16. Reliance was also placed by the petitioners on the judgment of the learned Single Judge of this Court in the case of Bhagwandas S. Tolani. v. B.C Aggarwal, 1983 E.L.T 44 (Bom). In that case the adjudication proceeding was restarted after 11 years. The Court noted and found that the delay was due to default on the part of the department and that the petitioners were not responsible as such proceedings were quashed and set aside.
17. The Apex Court in the case of Government of India v. The Citedal Fine Pharmaceuticals, Madras, (1989) 3 SCC 483 : AIR 1989 SC 1771 was pleased to hold that in absence of any period of limitation, it is settled that every Authority is to exercise the power within a reasonable period.

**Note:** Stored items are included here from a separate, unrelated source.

===== src/rtl/nes_pad_poller.sv =====
// NES pad polling sequencer: latch/clock pulse generation, poll timer, pending request and per-pad capture.
module nes_pad_poller
   import nes_pkg::*;
#(
   parameter int unsigned NUM_PADS  = 2,
   parameter int unsigned LATCH_CYC = 11,
   parameter int unsigned HALF_CYC  = 5,
   parameter int unsigned POLL_DIV  = 15000
) (
   input  logic              clk_900KHz,
   input  logic              reset,
   nes_pad_poller_if.master  bus
);

   localparam int unsigned WORD_W = NUM_PADS * NES_BITS;
   localparam int unsigned PH_MAX = (LATCH_CYC > HALF_CYC) ? LATCH_CYC : HALF_CYC;
   localparam int unsigned PH_W   = $clog2(PH_MAX);
   localparam int unsigned TMR_W  = $clog2(POLL_DIV);

   nes_poll_state_t        r_state;
   nes_poll_state_t        w_state_next;
   logic [PH_W-1:0]        r_phase;
   logic [PH_W-1:0]        w_phase_next;
   logic [NES_IDX_W-1:0]   r_bit;
   logic [NES_IDX_W-1:0]   w_bit_next;
   logic [TMR_W-1:0]       r_timer;
   logic                   r_pending;
   logic                   w_pending_next;
   logic                   r_pad_latch;
   logic                   r_pad_clk;
   logic                   r_frame_valid;
   logic                   r_busy;
   logic                   w_tick;
   logic                   w_trigger;
   logic                   w_sample;
   logic                   w_commit;
   logic [WORD_W-1:0]      w_buttons;
   logic [WORD_W-1:0]      w_pressed;
   logic [WORD_W-1:0]      w_released;

   assign w_tick    = bus.enable && (r_timer == TMR_W'(POLL_DIV - 1));
   assign w_trigger = w_tick || bus.poll_req;

   // Free-running frame timer, parked at zero while automatic polling is off
   always_ff @(posedge clk_900KHz or negedge reset) begin
      if (!reset) begin
         r_timer <= '0;
      end else if (!bus.enable || w_tick) begin
         r_timer <= '0;
      end else begin
         r_timer <= r_timer + TMR_W'(1);
      end
   end

   always_ff @(posedge clk_900KHz or negedge reset) begin
      if (!reset) begin
         r_state   <= IDLE;
         r_phase   <= '0;
         r_bit     <= '0;
         r_pending <= 1'b0;
      end else begin
         r_state   <= w_state_next;
         r_phase   <= w_phase_next;
         r_bit     <= w_bit_next;
         r_pending <= w_pending_next;
      end
   end

   always_comb begin
      w_state_next   = r_state;
      w_phase_next   = r_phase;
      w_bit_next     = r_bit;
      w_pending_next = r_pending;
      w_sample       = 1'b0;
      w_commit       = 1'b0;

      case (r_state)
         IDLE: begin
            if (w_trigger) begin
               w_state_next = LATCH;
               w_phase_next = '0;
            end
         end
         LATCH: begin
            if (r_phase == PH_W'(LATCH_CYC - 1)) begin
               w_state_next = CLK_LO;
               w_phase_next = '0;
               w_bit_next   = '0;
            end else begin
               w_phase_next = r_phase + PH_W'(1);
            end
         end
         CLK_LO: begin
            if (r_phase == PH_W'(HALF_CYC - 1)) begin
               w_sample     = 1'b1;
               w_state_next = CLK_HI;
               w_phase_next = '0;
            end else begin
               w_phase_next = r_phase + PH_W'(1);
            end
         end
         CLK_HI: begin
            if (r_phase == PH_W'(HALF_CYC - 1)) begin
               w_phase_next = '0;
               if (r_bit == NES_IDX_W'(NES_BITS - 1)) begin
                  w_state_next = DONE;
                  w_commit     = 1'b1;
               end else begin
                  w_state_next = CLK_LO;
                  w_bit_next   = r_bit + NES_IDX_W'(1);
               end
            end else begin
               w_phase_next = r_phase + PH_W'(1);
            end
         end
         DONE: begin
            w_phase_next = '0;
            w_state_next = (r_pending || w_trigger) ? LATCH : IDLE;
         end
         default: begin
            w_state_next = IDLE;
            w_phase_next = '0;
            w_bit_next   = '0;
         end
      endcase

      // DONE consumes any request seen so far; elsewhere a busy-time request is remembered once
      if (r_state == DONE) begin
         w_pending_next = 1'b0;
      end else if (r_state != IDLE && w_trigger) begin
         w_pending_next = 1'b1;
      end
   end

   // Pin and status outputs are registered from the next state so they line up with it
   always_ff @(posedge clk_900KHz or negedge reset) begin
      if (!reset) begin
         r_pad_latch   <= 1'b0;
         r_pad_clk     <= 1'b1;
         r_frame_valid <= 1'b0;
         r_busy        <= 1'b0;
      end else begin
         r_pad_latch   <= (w_state_next == LATCH);
         r_pad_clk     <= (w_state_next != CLK_LO);
         r_frame_valid <= (w_state_next == DONE);
         r_busy        <= (w_state_next != IDLE);
      end
   end

   for (genvar p = 0; p < NUM_PADS; p++) begin : g_pad
      nes_pad_shifter u_shifter (
         .clk        (clk_900KHz),
         .rst_n      (reset),
         .i_pad_data (bus.pad_data[p]),
         .i_sample   (w_sample),
         .i_bit_idx  (r_bit),
         .i_commit   (w_commit),
         .o_buttons  (w_buttons[p*NES_BITS +: NES_BITS]),
         .o_pressed  (w_pressed[p*NES_BITS +: NES_BITS]),
         .o_released (w_released[p*NES_BITS +: NES_BITS])
      );
   end

   assign bus.pad_latch   = r_pad_latch;
   assign bus.pad_clk     = r_pad_clk;
   assign bus.frame_valid = r_frame_valid;
   assign bus.busy        = r_busy;
   assign bus.buttons     = w_buttons;
   assign bus.pressed     = w_pressed;
   assign bus.released    = w_released;

endmodule

===== src/flat_wrapper.sv =====
// flat-port wrapper written by rule: the top's interface ports become plain ports
module nes_pad_poller_flat import nes_pkg::*;
#(
   parameter int unsigned NUM_PADS  = 2,
   parameter int unsigned LATCH_CYC = 11,
   parameter int unsigned HALF_CYC  = 5,
   parameter int unsigned POLL_DIV  = 15000
)
  (clk_900KHz, reset, bus_enable, bus_poll_req, bus_pad_data, bus_pad_latch, bus_pad_clk, bus_buttons, bus_pressed, bus_released, bus_frame_valid, bus_busy);
  nes_pad_poller_if #(.NUM_PADS(NUM_PADS)) bus_i ();
  input  logic clk_900KHz;
  input  logic reset;
  input wire logic [$bits(bus_i.enable)-1:0] bus_enable;
  input wire logic [$bits(bus_i.poll_req)-1:0] bus_poll_req;
  input wire logic [$bits(bus_i.pad_data)-1:0] bus_pad_data;
  output wire logic [$bits(bus_i.pad_latch)-1:0] bus_pad_latch;
  output wire logic [$bits(bus_i.pad_clk)-1:0] bus_pad_clk;
  output wire logic [$bits(bus_i.buttons)-1:0] bus_buttons;
  output wire logic [$bits(bus_i.pressed)-1:0] bus_pressed;
  output wire logic [$bits(bus_i.released)-1:0] bus_released;
  output wire logic [$bits(bus_i.frame_valid)-1:0] bus_frame_valid;
  output wire logic [$bits(bus_i.busy)-1:0] bus_busy;
  assign bus_i.enable = bus_enable;
  assign bus_i.poll_req = bus_poll_req;
  assign bus_i.pad_data = bus_pad_data;
  assign bus_pad_latch = bus_i.pad_latch;
  assign bus_pad_clk = bus_i.pad_clk;
  assign bus_buttons = bus_i.buttons;
  assign bus_pressed = bus_i.pressed;
  assign bus_released = bus_i.released;
  assign bus_frame_valid = bus_i.frame_valid;
  assign bus_busy = bus_i.busy;
  nes_pad_poller #(.NUM_PADS(NUM_PADS), .LATCH_CYC(LATCH_CYC), .HALF_CYC(HALF_CYC), .POLL_DIV(POLL_DIV)) u_core (.clk_900KHz(clk_900KHz), .reset(reset), .bus(bus_i));
endmodule
File: config.mk
export PLATFORM = sky130hd
export DESIGN_NAME = fetch_pc_unit
export DESIGN_NICKNAME = d
export VERILOG_FILES = /design/src/rtl/fetch_pc_unit.sv
export SDC_FILE = /design/constraint.sdc
export NUM_CORES = 1
export LEC_CHECK = 0
export CORE_MARGIN = 10
export CORE_UTILIZATION = 57
export CTS_BUF_LIST = sky130_fd_sc_hd__clkbuf_4
export DETAILED_ROUTE_END_ITERATION = 10
export MAX_ROUTING_LAYER = met4
export PLACE_DENSITY = 0.82
export SETUP_SLACK_MARGIN = 0.3
export SLEW_MARGIN = 40
export SYNTH_ARGS = -nofsm -noshare
export SYNTH_HDL_FRONTEND = slang
export SYNTH_SLANG_ARGS = --single-unit
File: constraint.sdc
create_clock -name clk -period 5.1 [get_ports clk]
set_input_delay 0.765 -clock clk [delete_from_list [all_inputs] [get_ports clk]]
set_output_delay 0.765 -clock clk [all_outputs]
set_load 0.01 [all_outputs]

What would be reasonable period would depend upon the facts of each case. No hard and fast rules can be laid down in this regard as the determination of the question will depend upon the facts of each case.
18. In the case of Standard Chartered Bank v. Union of India (cited supra), decided by the learned Division Bench of this Court on 27th July, 2007 (unreported), the Bench refused to set aside adjudication proceedings challenged on the identical ground holding that the interim orders passed by this Court as well as the Apex Court from time to time were operating against the adjudication authority, consequently, it was not possible for the respondents therein to proceed with the proceedings for adjudication. There was no delay on the part of the respondents. Consequently, the learned Division Bench did not find favour with the submissions made by the petitioners to quash and set aside the adjudication proceedings.
19. Having taken survey of the law holding the field, if one turns to the factual matrix of the case in hand which would unequivocally goes to show that the impugned show cause notices were seeking to adjudicate upon the matters allegedly took place in the year 1958, 1966 and 1970. The first date of hearing of the show cause notice was fixed on 10th April, 1974. Almost for a period of 27 years, no steps were taken by the respondents to proceed with the adjudication proceedings. For the second time, notices were issued on 3rd July, 2001 calling upon the parties to appear for personal hearing on 17th July, 2001. No steps were taken by the respondent No. 1 to proceed with the adjudication process. No fault can be attributed to the petitioners for this delay and inaction on the part of the respondents. The respondents are not alleging any malice on the part of the petitioners. It is not the case of the respondents that the petitioners are responsible for delaying the proceedings. No justification is to be found in the explanation for causing delay in the adjudication process. The absence of relevant record due to lapse of more than 30-35 years is also a factual aspect which needs to be taken into account. In our view, the respondents cannot be allowed to reopen the proceedings. If allowed it would cause serious detriment and prejudice to the petitioners. The Department is not entitled to reopen old matters in this manner. As rightly observed in the earlier Judgment of this Court, if the Department's contention as to limitation were to be accepted, it would mean that the department can commence adjudication proceedings 20 years, 25 years or 30 years after the original show cause notice which cannot be permitted. In the peculiar facts and circumstances of this case, petition is being allowed. Needless to observe that our view is solely based on the facts of this case.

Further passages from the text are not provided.